At first I just laughed at the notion of writing for free. HAHAHA! And then I thought, "Well, I do dabble in fiction" and then, "It's short, so it will be easy and quick, and then I can get back to watching The Oprah."

So the next morning, somewhere between sleep and waking, when it seems some of my best ideas come to me, I wrote most of this story in my head. When I first saw the photo, I immediately thought of a racing form. I also figured that 98% of the other entrants would see it as the interior of a coffee shop, so I eschewed that location. In the reflection of the glass, you can just make out a BA, which led to the title, which came out of I don't know where. Probably more sleep than awake.

I like this quick little story. I managed to touch on four generations, at least two states and a couple of countries. I referenced war, death, fear and gambling, and yet got in just a hint of humor. All of this came together to win me naught. Not even in the top 10 or so, although there is the slim, outside chance that my story is referenced in the story about the contest and winner:
"Stories poured in from all over the country — stories about cafes and trains from London to Maine. There were lost loves and lost newspapers, detectives on stakeout, and racetrack bums looking to make one last big score."
Win or lose, I still like the story and it was a fun exercise.

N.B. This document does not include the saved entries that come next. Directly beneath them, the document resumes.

$ cat src/rtl/fetch_stage.sv
// fetch_stage: RV32I instruction fetch.
// Keeps the fetch PC, runs the imem request/response handshake, and holds
// returned words in a 2-entry in-order queue whose head feeds decode.
// Ports:
//   clk, rst                  clock, synchronous active-high reset
//   imem_req_valid/ready      request handshake; imem_addr = fetch PC
//   imem_rsp_valid/data       in-order response, one per accepted request
//   stall                     decode holds the head
//   flush, redirect_pc        branch/jump redirect
//   valid, instr, pc_out      queue head (bubble 0x00000013 / pc 0 when empty)
//   operation, nop            {funct7, funct3, opcode} of the head, !valid
module fetch_stage #(
  parameter logic [31:0] RESET_PC = 32'h0000_0000
) (
  input  logic        clk,
  input  logic        rst,
  output logic        imem_req_valid,
  input  logic        imem_req_ready,
  output logic [31:0] imem_addr,
  input  logic        imem_rsp_valid,
  input  logic [31:0] imem_rsp_data,
  input  logic        stall,
  input  logic        flush,
  input  logic [31:0] redirect_pc,
  output logic        valid,
  output logic [31:0] instr,
  output logic [31:0] pc_out,
  output logic [16:0] operation,
  output logic        nop
);

  typedef struct packed {
    logic [31:0] instr;
    logic [31:0] pc;
  } entry_t;

  localparam logic [31:0] NOP_WORD = 32'h0000_0013;

  entry_t      q [2];
  logic        head, tail;
  logic [1:0]  count, outstanding, drop_cnt;
  logic [31:0] pc, rsp_pc;

  logic        pop, accept, push;
  logic [2:0]  occ;

  assign valid = (count != 2'd0);
  assign pop   = valid && !stall && !flush;

  // Slots committed = in-flight requests + held words. The head leaving this
  // cycle frees its slot before any new response can land (latency >= 1),
  // so it is credited; without that credit a 1-cycle memory could only
  // sustain one instruction every other cycle.
  assign occ = {1'b0, outstanding} + {1'b0, count} - {2'b00, pop};

  assign imem_req_valid = !rst && !flush && (occ < 3'd2);
  assign imem_addr      = pc;
  assign accept         = imem_req_valid && imem_req_ready;

  // Responses owed to a pre-flush PC stream are swallowed, not queued.
  assign push = imem_rsp_valid && (drop_cnt == 2'd0) && !flush;

  always_ff @(posedge clk) begin
    if (rst) begin
      pc          <= RESET_PC;
      rsp_pc      <= RESET_PC;
      head        <= 1'b0;
      tail        <= 1'b0;
      count       <= 2'd0;
      outstanding <= 2'd0;
      drop_cnt    <= 2'd0;
    end else begin
      outstanding <= outstanding + {1'b0, accept} - {1'b0, imem_rsp_valid};
      if (flush) begin
        // Everything still in flight belongs to the old path, including
        // nothing arriving this cycle (that one is already being ignored).
        count    <= 2'd0;
        head     <= 1'b0;
        tail     <= 1'b0;
        pc       <= redirect_pc;
        rsp_pc   <= redirect_pc;
        drop_cnt <= outstanding - {1'b0, imem_rsp_valid};
      end else begin
        if (accept) pc <= pc + 32'd4;
        if (imem_rsp_valid && drop_cnt != 2'd0) drop_cnt <= drop_cnt - 2'd1;
        if (push) begin
          q[tail] <= '{instr: imem_rsp_data, pc: rsp_pc};
          tail    <= ~tail;
          rsp_pc  <= rsp_pc + 32'd4;
        end
        if (pop) head <= ~head;
        count <= count + {1'b0, push} - {1'b0, pop};
      end
    end
  end

  // The issue credit rule makes a push into a full queue unreachable.
  always_ff @(posedge clk) begin
    if (!rst) assert (!(push && count == 2'd2));
  end

  assign instr     = valid ? q[head].instr : NOP_WORD;
  assign pc_out    = valid ? q[head].pc : 32'h0;
  assign operation = {instr[31:25], instr[14:12], instr[6:0]};
  assign nop       = !valid;

endmodule
$ cat config.mk
export PLATFORM = sky130hd
export DESIGN_NAME = fetch_stage
export DESIGN_NICKNAME = d
export VERILOG_FILES = /design/src/rtl/fetch_stage.sv
export SDC_FILE = /design/constraint.sdc
export NUM_CORES = 1
export LEC_CHECK = 0
export CAP_MARGIN = 10
export CORE_MARGIN = 5
export CORE_UTILIZATION = 35
export DETAILED_ROUTE_END_ITERATION = 10
export PLACE_DENSITY = 0.61
export SKIP_CTS_REPAIR_TIMING = 1
export SYNTH_ARGS = -nofsm -noshare
export SYNTH_HDL_FRONTEND = slang
export SYNTH_SLANG_ARGS = --single-unit
$ cat constraint.sdc
create_clock -name clk -period 6.71 [get_ports clk]
set_input_delay 1.342 -clock clk [delete_from_list [all_inputs] [get_ports clk]]
set_output_delay 1.342 -clock clk [all_outputs]
set_load 0.05 [all_outputs]
==> impl_metrics.toml, run 1 <==
[logic_synthesis]
synth_fp_nets = 862
synth_area_leader_cell = "edfxtp_1"
synth_area_leaders = "edfxtp_1, dfxtp_1, mux2i_1"
synth_top_area_share_pct = 42.7
ys_ff_latch = 201
avgSynthCellArea_um2 = 11.5
synth_cell_types = 53
netlist_area_um2 = 9000
postSynthCellCount = 783
yosys_warnings = 0
ys_seq_area_share_pct = 58.9

[detailed_routing]
drcViolationCount = 0
via_count = 6371
drt-total-wl_mm = 21.9
wl_per_cell_um = 17.0
wl_met1_mm = 10.4
first_pass_iters = 5
viasPerCell = 4.93
drtIter0Drc = 355
routed.top_layer = "met4"
wl_met3_mm = 1.63
wl_met2_mm = 9.52
antenna_left = 0

[floorplan]
start_util_pct = 35.6
rows = 58
die_h_um = 170
dieArea_um2 = 29000
die_w_um = 170
core-area_um2 = 25300
ios = 186

[critical_path]
critPathKind = "in2out"
cpPeakStageDelay_ns = 0.81
path_buf_inv = 2
cp-start-kind = "input port"
crit_top_cell = "clkdlybuf4s50_1"
cp_max_fo = 4
crit_path_top_delay_cell = "clkdlybuf4s50_1"
crit_family = "buffers and inverters"
crit_arrival_ns = 3.89
crit_required_ns = 5.37
crit_cells = 8
cp_cell_sequence = "clkdlybuf4s50_1, nor2_1, xnor2_1, nand2_1, fa_1, xor2_1, and3_1, clkdlybuf4s50_1"
rr_worst_depth = 10
cp-end-kind = "output pin"

[placement]
portBuffers = 185
gp_congestion = 0.832
dp_hpwl_mm = 15.1

[timing]
drv_slew = 0
tightestPinTransition_ns = 0.901
min_period_over_period_pct = 77.9
slew_headroom_pct = 39.9
rsz0062_at_grt = "no"
hold_violations = 0
setup_viol = 0
whs_ns = 0.458
fin_worst_skew_ns = 0.0191
period_needed_ns = 5.23
tns_ns = 0
fmax_mhz = 191

[power]
power_mw = 3.01
powerDensity_nw_per_um2 = 256
leakage_nw = 3.86
peakVddDrop_mv = 0.148

[grt]
grt_overflow = 0
track_usage_pct = 14.6
antenna_found_initial = 0
grt_pass1_wl_mm = 34.1
grt_pass1_vias = 6171
grt_max_degree = 65

[clock_network]
clk_pin_slew_worst_paths_ns = 0.05
numClockSinks = 201
cts_buffers = 23
htree_levels = 1
clock_path_buffers = 3
clock_latency_ns = 0.49
cts_tree = "yes"
root_buffer = "clkbuf_16"

[worst_hold_path]
min_path_cells = 0
hp-class = "reg2reg"

[layout]
drive_gt1_share_pct = 5.62
nets = 1024
fin_util_pct = 46.5
area_growth_pct = 30.5
antenna_cells = 0

[run]
drv_cap = 0

[run_status]
status = "completed"
-- cells in the final DEF, fill, tap and decap left out, types with 3 or more instances in the layout --
cell type        instances
a21oi_1                 36
mux2i_1                 66
clkbuf_16               23
a21boi_0                18
nand4_1                 19
dfxtp_1                 72
xor2_1                  16
xnor2_1                 38
and4_1                  10
nand3_1                 21
a21o_1                   4
clkbuf_1                10
buf_4                    8
or3_1                    4
o22ai_1                  3
clkdlybuf4s50_1        184
nor4_1                  16
a211oi_1                10
or4_1                    3
inv_1                   20
and2_1                   8
nand2_1                 54
and3_1                   8
a21boi_1                 3
edfxtp_1               128
a31oi_1                 11
clkbuf_8                 4
nor3_1                   8
nor4_4                   3
nor2_1                  96
mux2_2                   3
o21ai_0                 13
ha_1                     8
-- synth_stat cells, drive strengths merged --
library cell	n
nand3	21
clkbuf	22
a32oi	2
and3b	1
nor4	20
fa	1
xnor2	38
nor2b	2
mux2i	66
xor2	16
mux2	3
nand2	54
nand4	20
inv	22
nor4b	1
and3	9
o21a	1
and2	8
dfxtp	73
and4	10
ha	8
o211ai	2
a211oi	10
or3	4
o31a	1
o22ai	3
or2	2
o21bai	2
a21o	4
o21ai	13
nor3b	1
o311ai	1
a21oi	36
nor3	9
edfxtp	128
a31oi	11
nor2	97
or4	3
nand3b	1
a21boi	21
nand2b	2
buf	34
-- worst register-to-register path, delay by kind of cell, from the launching register on --
kind                     cells  cell delay (ns)
AND/OR/NAND/NOR              5             1.39
adder cells (fa/ha/maj)      1             0.55
buffers and inverters        2             0.47
multiplexers                 1             0.36
flip-flops                   1             0.33
AO/OA/AOI/OAI                1             0.13
-- path summary, 6_finish.rpt --
| path | slack, ns | to | startpoint |
|---|---|---|---|
| hold reg to reg | 0.46 | q[0][1] | rsp_pc[1] |
| setup / recovery | 1.48 | imem_req_valid | stall |
| hold / removal | 0.46 | q[0][1] | rsp_pc[1] |
| setup reg to reg | 3.42 | imem_addr[12] | count[0] |
-- cell type report --
type / count / area, µm²
Fill cell: 2337 / 13500
Sequential cell: 201 / 5310
Multi-Input combinational cell: 504 / 3320
Timing Repair Buffer: 193 / 1910
Clock buffer: 37 / 668
Tap cell: 330 / 413
Inverter: 22 / 82.6
Clock inverter: 4 / 46.3
-- power by group --
group | internal [mW] | switching [mW] | leakage (nW)
Sequential | 1.37 | 0.0541 | 1.77
Combinational | 0.160 | 0.254 | 1.74
Clock | 0.715 | 0.455 | 0.344
-- routing by layer --
| metal | vias to the layer above | global-route usage, % |
|---|---|---|
| li1 | 3147 | - |
| met5 | - | 0 |
| met1 | 2976 | 21.4 |
| met2 | 219 | 22.2 |
| met4 | 0 | 3.30 |
| met3 | 29 | 3.00 |
-- cell families after synthesis --
family | count (synthesis) | synth area share (%)
buf+inv | 78 | 4.27
flops | 201 | 58.9
mux | 69 | 7.71
simple gates | 265 | 15.1
compound gates | 107 | 7.42
fa+ha+maj | 9 | 1.33
xor+xnor | 54 | 5.25
-- per-stage QoR --
step | instance area, µm² | setup WS [ns] | std cells
finish | 11700 | 1.48 | 1291
detailed placement | 11000 | 1.57 | 1250
global route | 11700 | 1.40 | 1291
CTS | 11700 | 1.53 | 1291
floorplan | 9000 | 1.54 | 783
global placement | 11000 | 1.57 | 1250
-- state kept, by name, indices dropped and copies added (netlist names), named ones only --
signal,cells
outstanding,2
drop_cnt,2
head,1
q,128
imem_addr,32
tail,1
count,2
rsp_pc,32
Power figures use the tool's default switching activity.
==> run 2, diff against run 1 <==
- clock period: 6.71 -> 5.3 ns (I/O delays scaled with it)
==> impl_metrics.toml, run 2 (same netlist as run 1, synthesis figures left out) <==
[run_status]
status = "completed"

[layout]
area_growth_pct = 31.7
instances_no_fill = 1292
nets = 1025
drive_gt1_share_pct = 6.44
antenna_cells = 0
largest_reg_flops = 128
layout_commonest_cell = "clkdlybuf4s50_1"
regMostFlops = "q"
fin_util_pct = 46.9
final_cell_mix = "clkdlybuf4s50_1, edfxtp_1, nor2_1"

[critical_path]
cp_max_fo = 16
critPathKind = "in2out"
rr_worst_depth = 10
cp-end-kind = "output pin"
cp-start-kind = "input port"
crit_required_ns = 4.24
crit_arrival_ns = 3.30

[timing]
drv_slew = 0
fin_worst_skew_ns = 0.0167
tightestPinTransition_ns = 0.762
fin_ws_ns = 0.941
rsz0062_at_grt = "no"
setup_viol = 0
min_period_over_period_pct = 82.2
period_needed_ns = 4.36
slew_headroom_pct = 48.8
tns_ns = 0
hold_violations = 0
fmax_mhz = 229

[placement]
dp_hpwl_mm = 15.6
dp_slack_ns = 0.656
gp_congestion = 0.810
place_inst = 1251
portBuffers = 185

[grt]
antenna_found_initial = 0
grt_pass1_wl_mm = 34.5
grt_max_degree = 61
grt_overflow = 0
grt_pass1_vias = 6357
track_usage_pct = 14.7

[power]
powerDensity_nw_per_um2 = 334
peakVddDrop_mv = 0.225
leakage_nw = 3.92

[clock_network]
numClockSinks = 201
htree_levels = 1
clock_path_buffers = 3
clock_latency_ns = 0.50
cts_tree = "yes"
root_buffer = "clkbuf_16"
clk_pin_slew_worst_paths_ns = 0.05
cts_buffers = 23

[floorplan]
core-area_um2 = 25300
die_w_um = 170
die_h_um = 170
ios = 186
dieArea_um2 = 29000
start_util_pct = 35.6
rows = 58

[run]
drv_cap = 0

[detailed_routing]
drcViolationCount = 0
drtIter0Drc = 265
viasPerCell = 4.98
first_pass_iters = 5
antenna_left = 0
via_count = 6430
drt-total-wl_mm = 22.2
wl_per_cell_um = 17.2

[worst_hold_path]
min_path_cells = 2
hp-class = "reg2reg"
==> run 2: area by class of cell <==
cell class | instances | area, µm²
fillers | 2317 | 13400
flip-flops and latches | 201 | 5310
inverters | 22 | 82.6
clock inverters | 13 | 164
well taps | 330 | 413
multi-input cells | 504 | 3320
repair buffers | 194 | 1940
clock buffers | 28 | 624
==> run 2: power by group <==
group | internal, mW | total (mW) | switching (mW)
Combinational | 0.206 | 0.528 | 0.321
Clock | 1.03 | 1.64 | 0.608
Sequential | 1.73 | 1.80 | 0.0684
==> run 2: path summary, 6_finish.rpt <==
check / startpoint / to / slack, ns
setup / recovery: flush / imem_req_valid / 0.94
hold / removal: imem_addr[1] / imem_addr[1] / 0.45
hold reg to reg: imem_addr[1] / imem_addr[1] / 0.45
setup reg to reg: count[0] / imem_addr[12] / 1.42
==> run 2: worst max-delay path: stages <==
cell and delay, ns:
clkdlybuf4s50_1 0.83, nor2_1 0.11, xnor2_1 0.17, nand2_1 0.09
fa_1 0.42, xor2_1 0.20, and3_1 0.26, buf_12 0.16
==> run 2: metal layers <==
metal / global-route usage [%] / routed length, µm / part of all wire, %
met2: 22.4 / 9710 / 44
met4: 4.20 / 458 / 2.1
met3: 2.93 / 1380 / 6.2
met5: 0 / 0 / 0
met1: 21.5 / 10700 / 48
==> run 2: through the flow <==
stage	total power, mW	hold slack, ns	area, µm²
floorplan	2.16	0.425	9000
global placement	2.36	0.437	11100
detailed placement	2.36	0.443	11100
CTS	4.01	0.454	11900
global route	4.12	0.476	11900
finish	3.96	0.453	11900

And it became like a writer's workshop around here for a day or two with the other writers living in our house entering the contest as well (read the entries from the rest of our round table here: Sassy and SAM).

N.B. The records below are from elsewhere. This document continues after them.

`src/rtl/aux_keypad_scanner.sv`:
```
// 4x4 active-low matrix keypad scanner: row scan, per-frame debounce with ghost
// rejection, one key code per press over valid/ready, and a 32-bit hex entry register.
module aux_keypad_scanner #(
  parameter int ScanCntMax    = 100000,
  parameter int DebounceScans = 4
) (
  input  logic        clk,
  input  logic        rst_n,
  output logic [3:0]  row_n,
  input  logic [3:0]  col_n,
  output logic        key_valid,
  output logic [3:0]  key_code,
  input  logic        key_ready,
  input  logic        clr,
  output logic [31:0] data,
  output logic        overflow
);

  localparam int CW = (ScanCntMax > 1) ? $clog2(ScanCntMax) : 1;
  localparam int NW = $clog2(DebounceScans + 1);
  localparam logic [CW-1:0] DivLast = CW'(ScanCntMax - 1);
  localparam logic [NW-1:0] DebLast = NW'(DebounceScans);

  typedef enum logic [1:0] {S_IDLE, S_CHECK, S_HELD} state_t;

  logic [CW-1:0] div_cnt;
  logic          tick;
  logic [1:0]    row_idx;
  logic [3:0]    col_s1, col_s2;
  logic [15:0]   frame_map, frame_now;
  logic          frame_end;
  logic          is_empty, is_single;
  logic [3:0]    hit_idx;
  logic [4:0]    ones;
  state_t        state, state_nxt;
  logic [3:0]    cand, cand_nxt;
  logic [NW-1:0] cnt, cnt_nxt, cnt_inc;
  logic          emit;
  logic          accept;

  assign tick      = (div_cnt == DivLast);
  assign frame_end = tick && (row_idx == 2'd3);
  assign accept    = key_valid && key_ready;

  always_ff @(posedge clk or negedge rst_n) begin
    if (!rst_n) begin
      div_cnt   <= '0;
      row_idx   <= 2'd0;
      row_n     <= 4'b1110;
      col_s1    <= 4'hF;
      col_s2    <= 4'hF;
      frame_map <= '0;
    end else begin
      col_s1 <= col_n;
      col_s2 <= col_s1;
      if (tick) begin
        div_cnt                        <= '0;
        row_idx                        <= row_idx + 2'd1;
        row_n                          <= {row_n[2:0], row_n[3]};
        frame_map[{row_idx, 2'b00} +: 4] <= ~col_s2;
      end else begin
        div_cnt <= div_cnt + CW'(1);
      end
    end
  end

  // The last row is still in flight at frame end, so splice it in live.
  always_comb begin
    frame_now        = frame_map;
    frame_now[15:12] = ~col_s2;
    ones             = 5'd0;
    hit_idx          = 4'd0;
    for (int i = 0; i < 16; i++) begin
      if (frame_now[i]) begin
        ones    = ones + 5'd1;
        hit_idx = 4'(i);
      end
    end
    is_empty  = (ones == 5'd0);
    is_single = (ones == 5'd1);
  end

  always_ff @(posedge clk or negedge rst_n) begin
    if (!rst_n) begin
      state <= S_IDLE;
      cand  <= 4'd0;
      cnt   <= '0;
    end else begin
      state <= state_nxt;
      cand  <= cand_nxt;
      cnt   <= cnt_nxt;
    end
  end

  // MULTI frames fall through the single-key tests, so they never start a press
  // but still count as non-empty while a key is held.
  always_comb begin
    state_nxt = state;
    cand_nxt  = cand;
    cnt_nxt   = cnt;
    emit      = 1'b0;
    cnt_inc   = cnt + NW'(1);
    if (frame_end) begin
      case (state)
        S_IDLE: begin
          if (is_single) begin
            cand_nxt = hit_idx;
            cnt_nxt  = NW'(1);
            if (DebounceScans == 1) begin
              emit      = 1'b1;
              state_nxt = S_HELD;
              cnt_nxt   = '0;
            end else begin
              state_nxt = S_CHECK;
            end
          end
        end
        S_CHECK: begin
          if (is_single && hit_idx == cand) begin
            cnt_nxt = cnt_inc;
            if (cnt_inc == DebLast) begin
              emit      = 1'b1;
              state_nxt = S_HELD;
              cnt_nxt   = '0;
            end
          end else if (is_single) begin
            cand_nxt = hit_idx;
            cnt_nxt  = NW'(1);
          end else begin
            state_nxt = S_IDLE;
          end
        end
        S_HELD: begin
          if (is_empty) begin
            cnt_nxt = cnt_inc;
            if (cnt_inc == DebLast) begin
              state_nxt = S_IDLE;
              cnt_nxt   = '0;
            end
          end else begin
            cnt_nxt = '0;
          end
        end
        default: state_nxt = S_IDLE;
      endcase
    end
  end

  always_ff @(posedge clk or negedge rst_n) begin
    if (!rst_n) begin
      key_valid <= 1'b0;
      key_code  <= 4'd0;
      overflow  <= 1'b0;
      data      <= '0;
    end else begin
      if (emit) begin
        if (!key_valid || accept) begin
          key_code  <= cand_nxt;
          key_valid <= 1'b1;
        end else begin
          overflow <= 1'b1;
        end
      end else if (accept) begin
        key_valid <= 1'b0;
      end
      if (clr) begin
        data <= '0;
      end else if (accept) begin
        data <= {data[27:0], key_code};
      end
    end
  end

endmodule

```
## config.mk

```make
export PLATFORM = sky130hd
export DESIGN_NAME = pipe_hazard_ctrl
export DESIGN_NICKNAME = d
export VERILOG_FILES = /design/src/rtl/pipe_hazard_ctrl.sv
export SDC_FILE = /design/constraint.sdc
export NUM_CORES = 1
export LEC_CHECK = 0
export CORE_ASPECT_RATIO = 1.5
export CORE_MARGIN = 5
export CORE_UTILIZATION = 30
export DETAILED_ROUTE_END_ITERATION = 7
export GPL_TIMING_DRIVEN = 1
export PLACE_DENSITY = 0.53
export SYNTH_ARGS = -nofsm -noshare
export SYNTH_HDL_FRONTEND = slang
export SYNTH_SLANG_ARGS = --single-unit
```

## constraint.sdc

```tcl
create_clock -name clk -period 5.1 [get_ports clk]
set_input_delay 1.02 -clock clk [delete_from_list [all_inputs] [get_ports clk]]
set_output_delay 1.02 -clock clk [all_outputs]
set_load 0.005 [all_outputs]
```
## src/rtl/random_array_loader.sv

```systemverilog
// random_array_loader
//   Samples a W-bit pseudo-random stream and fills an N-entry array with it.
//   SKIP valid samples are discarded between accepted samples. The finished
//   array is held stable until the next start request.
//
//   Optional build macro: UNIQUE_VALUES_EN. When defined, a sample that
//   matches an entry already written is rejected, so the finished array
//   holds N distinct values.
//
// Ports:
//   clk        in   system clock (posedge)
//   rst        in   synchronous reset, active-low
//   start      in   request a new fill (ignored while filling)
//   rand_in    in   W-bit random value
//   rand_valid in   rand_in valid this cycle
//   array_flat out  N*W packed array; entry i at [i*W +: W]
//   wr_idx     out  entries written so far (0..N)
//   busy       out  high while filling
//   done       out  one-cycle pulse on the cycle the array becomes complete
//   ready      out  high while a complete array is held
module random_array_loader #(
  parameter int N    = 6,
  parameter int W    = 4,
  parameter int SKIP = 2
) (
  input  logic                       clk,
  input  logic                       rst,
  input  logic                       start,
  input  logic [W-1:0]               rand_in,
  input  logic                       rand_valid,
  output logic [N*W-1:0]             array_flat,
  output logic [$clog2(N+1)-1:0]     wr_idx,
  output logic                       busy,
  output logic                       done,
  output logic                       ready
);

  localparam int IW = $clog2(N + 1);
  localparam logic [3:0] SKIP_LD = 4'(SKIP);

  typedef enum logic [1:0] {
    IDLE = 2'd0,
    FILL = 2'd1,
    HOLD = 2'd2
  } state_t;

  state_t          state_q, state_d;
  logic [N*W-1:0]  array_q, array_d;
  logic [IW-1:0]   wr_idx_q, wr_idx_d;
  logic [3:0]      skip_q, skip_d;
  logic            busy_q, busy_d;
  logic            done_q, done_d;
  logic            ready_q, ready_d;

  logic [IW-1:0]   idx_inc;
  logic            dup;

  assign idx_inc = wr_idx_q + IW'(1);

`ifdef UNIQUE_VALUES_EN
  // Compare the incoming sample against every entry already written.
  logic [N-1:0] match;
  for (genvar gi = 0; gi < N; gi++) begin : g_match
    assign match[gi] = (IW'(gi) < wr_idx_q) && (array_q[gi*W +: W] == rand_in);
  end
  assign dup = |match;
`else
  assign dup = 1'b0;
`endif

  always_comb begin
    state_d  = state_q;
    array_d  = array_q;
    wr_idx_d = wr_idx_q;
    skip_d   = skip_q;
    busy_d   = busy_q;
    done_d   = 1'b0;
    ready_d  = ready_q;

    case (state_q)
      IDLE, HOLD: begin
        if (start) begin
          state_d  = FILL;
          array_d  = '0;
          wr_idx_d = '0;
          skip_d   = SKIP_LD;
          busy_d   = 1'b1;
          ready_d  = 1'b0;
        end
      end

      FILL: begin
        // start is deliberately not looked at here: a fill runs to completion.
        if (rand_valid) begin
          if (skip_q != 4'd0) begin
            skip_d = skip_q - 4'd1;
          end else begin
            // A rejected duplicate still costs a full skip interval.
            skip_d = SKIP_LD;
            if (!dup) begin
              for (int i = 0; i < N; i++) begin
                if (wr_idx_q == IW'(i)) begin
                  array_d[i*W +: W] = rand_in;
                end
              end
              wr_idx_d = idx_inc;
              if (idx_inc == IW'(N)) begin
                state_d = HOLD;
                done_d  = 1'b1;
                busy_d  = 1'b0;
                ready_d = 1'b1;
              end
            end
          end
        end
      end

      default: state_d = IDLE;
    endcase
  end

  always_ff @(posedge clk) begin
    if (!rst) begin
      state_q  <= IDLE;
      array_q  <= '0;
      wr_idx_q <= '0;
      skip_q   <= '0;
      busy_q   <= 1'b0;
      done_q   <= 1'b0;
      ready_q  <= 1'b0;
    end else begin
      state_q  <= state_d;
      array_q  <= array_d;
      wr_idx_q <= wr_idx_d;
      skip_q   <= skip_d;
      busy_q   <= busy_d;
      done_q   <= done_d;
      ready_q  <= ready_d;
    end
  end

  assign array_flat = array_q;
  assign wr_idx     = wr_idx_q;
  assign busy       = busy_q;
  assign done       = done_q;
  assign ready      = ready_q;

endmodule

```
--- src/rtl/niu_sii_pkg.sv ---
// Shared types, constants and the lane-parity helper for the NIU->SII request transmitter.
package niu_sii_pkg;

  localparam int PLD_BEATS = 4;
  localparam int HDR_W     = 128;
  localparam int PAR_W     = 8;

  typedef enum logic [2:0] {
    IDLE,
    LOAD,
    WAITCR,
    HDR,
    PLD
  } state_t;

  // Odd parity over each 16-bit lane of a header/payload word
  function automatic logic [PAR_W-1:0] lane_parity(input logic [HDR_W-1:0] d);
    logic [PAR_W-1:0] p;
    for (int i = 0; i < PAR_W; i++) begin
      p[i] = ~^d[16*i +: 16];
    end
    return p;
  endfunction

endpackage

--- src/rtl/niu_sii_credit_ctr.sv ---
// Credit counter for one SII queue; starts full, counts frees up and issues down.
module niu_sii_credit_ctr #(
  parameter int DEPTH = 16,
  parameter int CW    = 5
) (
  input  logic          iol2clk,
  input  logic          rst_l,
  input  logic          inc,
  input  logic          dec,
  output logic [CW-1:0] avail,
  output logic          err
);

  localparam logic [CW-1:0] FULL = CW'(DEPTH);

  logic [CW-1:0] r_avail;
  logic          r_err;

  // A free arriving with the counter already full is dropped and flagged until reset
  always_ff @(posedge iol2clk) begin
    if (!rst_l) begin
      r_avail <= FULL;
      r_err   <= 1'b0;
    end else begin
      case ({inc, dec})
        2'b10: begin
          if (r_avail == FULL) r_err <= 1'b1;
          else                 r_avail <= r_avail + CW'(1);
        end
        2'b01:   r_avail <= r_avail - CW'(1);
        default: r_avail <= r_avail;
      endcase
    end
  end

  assign avail = r_avail;
  assign err   = r_err;

endmodule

So here's my story, Basil's Baby, inspired by that photo. It's the sort of thing I do when no one is paying me to write. Enjoy.

Basil's Baby

I knew which horse to bet on as soon as I opened the racing form. Even before I looked at records or jockeys or lineage, I knew I would bet on Basil’s Baby in the fifth. Betting on a name is probably the worst way to gamble next to horse color, but how could I not? I’d woken my daughter every morning of her two years by calling her Basil. I’m not even sure why or how it started. As a prep cook, I was usually getting home when it was time for her to wake up. Leaning over her, smelling of spice and root, I’d whisper in her tiny ear, “Basil, come on, baby, daddy’s home.”

The truth is, I could have sat at that little red pushpin of a table all day long eating chicken nuggets and staring out the window at people walking past. If that 12-piece box of nuggets I’d gotten had never run out, I never would have complained. But I needed to get to the OTB to get this bet off so I could get back to the hospital. I had to be there when she woke up, the IV clinging to her arm like a parasite, and her so scared.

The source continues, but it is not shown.